In Julia, we can use the BenchmarkTools package that allows simple benchmarking of the code. To track the computational time we use @benchmark macro.

julia> using BenchmarkTools

julia> n = 10000000
10000000

julia> @benchmark estimate_pi(n)
BenchmarkTools.Trial: 56 samples with 1 evaluation.
 Range (min … max):  86.735 ms … 94.346 ms  ┊ GC (min … max): 0.00% … 0.00%
 Time  (median):     89.119 ms              ┊ GC (median):    0.00%
 Time  (mean ± σ):   89.358 ms ±  1.659 ms  ┊ GC (mean ± σ):  0.00% ± 0.00%

                 ▁   ▃   █                                     
  ▄▁▄▇▁▇▇▁▁▄▄▄▄▄▄█▄▄▁█▄▄▁█▇▇▄▁▁▁▄▄▁▁▇▇▁▇▁▇▄▁▄▁▁▁▁▄▄▁▇▁▁▁▁▄▄▁▄ ▁
  86.7 ms         Histogram: frequency by time        92.7 ms <

 Memory estimate: 16 bytes, allocs estimate: 1.

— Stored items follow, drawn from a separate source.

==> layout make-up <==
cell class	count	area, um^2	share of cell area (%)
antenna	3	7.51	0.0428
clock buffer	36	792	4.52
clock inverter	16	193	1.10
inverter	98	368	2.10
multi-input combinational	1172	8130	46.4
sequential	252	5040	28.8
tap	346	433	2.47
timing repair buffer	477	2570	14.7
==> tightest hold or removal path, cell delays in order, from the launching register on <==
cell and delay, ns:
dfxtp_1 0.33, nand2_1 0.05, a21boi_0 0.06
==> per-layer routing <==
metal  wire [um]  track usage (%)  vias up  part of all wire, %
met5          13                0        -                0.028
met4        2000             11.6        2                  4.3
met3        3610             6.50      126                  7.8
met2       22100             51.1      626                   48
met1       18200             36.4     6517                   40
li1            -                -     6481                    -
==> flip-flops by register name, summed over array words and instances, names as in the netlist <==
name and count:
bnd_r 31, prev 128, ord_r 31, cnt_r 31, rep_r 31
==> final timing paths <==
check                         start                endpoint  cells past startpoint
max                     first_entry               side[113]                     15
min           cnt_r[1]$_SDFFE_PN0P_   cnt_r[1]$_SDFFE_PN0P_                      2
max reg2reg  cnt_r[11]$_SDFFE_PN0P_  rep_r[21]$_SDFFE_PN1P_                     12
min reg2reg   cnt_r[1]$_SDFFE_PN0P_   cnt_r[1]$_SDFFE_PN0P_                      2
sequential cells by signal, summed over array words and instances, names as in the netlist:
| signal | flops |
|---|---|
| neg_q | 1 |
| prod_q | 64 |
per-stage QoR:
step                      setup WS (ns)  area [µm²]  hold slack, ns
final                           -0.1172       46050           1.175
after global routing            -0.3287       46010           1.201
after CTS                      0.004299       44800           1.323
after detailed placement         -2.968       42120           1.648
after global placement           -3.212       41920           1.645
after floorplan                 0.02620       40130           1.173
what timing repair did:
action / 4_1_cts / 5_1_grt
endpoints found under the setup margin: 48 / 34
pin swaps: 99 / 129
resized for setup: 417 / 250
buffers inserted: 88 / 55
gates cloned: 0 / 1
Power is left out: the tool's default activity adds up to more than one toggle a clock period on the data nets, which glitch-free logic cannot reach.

We see that the average computation time is 89 milliseconds. Without any modifications, the Julia code is slightly faster than the Python implementation with Numba. Even though the performance gap is not large, the Numba package will only work on a small Python and NumPy functionalities subset. Of course, other packages such as Cython can be used to increase performance. But all these packages have the same problem as Numba and will not support all Python functionalities. Python was not designed to be compiled, which results in many limitations that can not be easily solved. On the other hand, Julia was designed to be fast and provide high-performance without taking any additional steps. Moreover, Julia performance is not restricted to a subset of the language as in the case of Numba and other similar packages.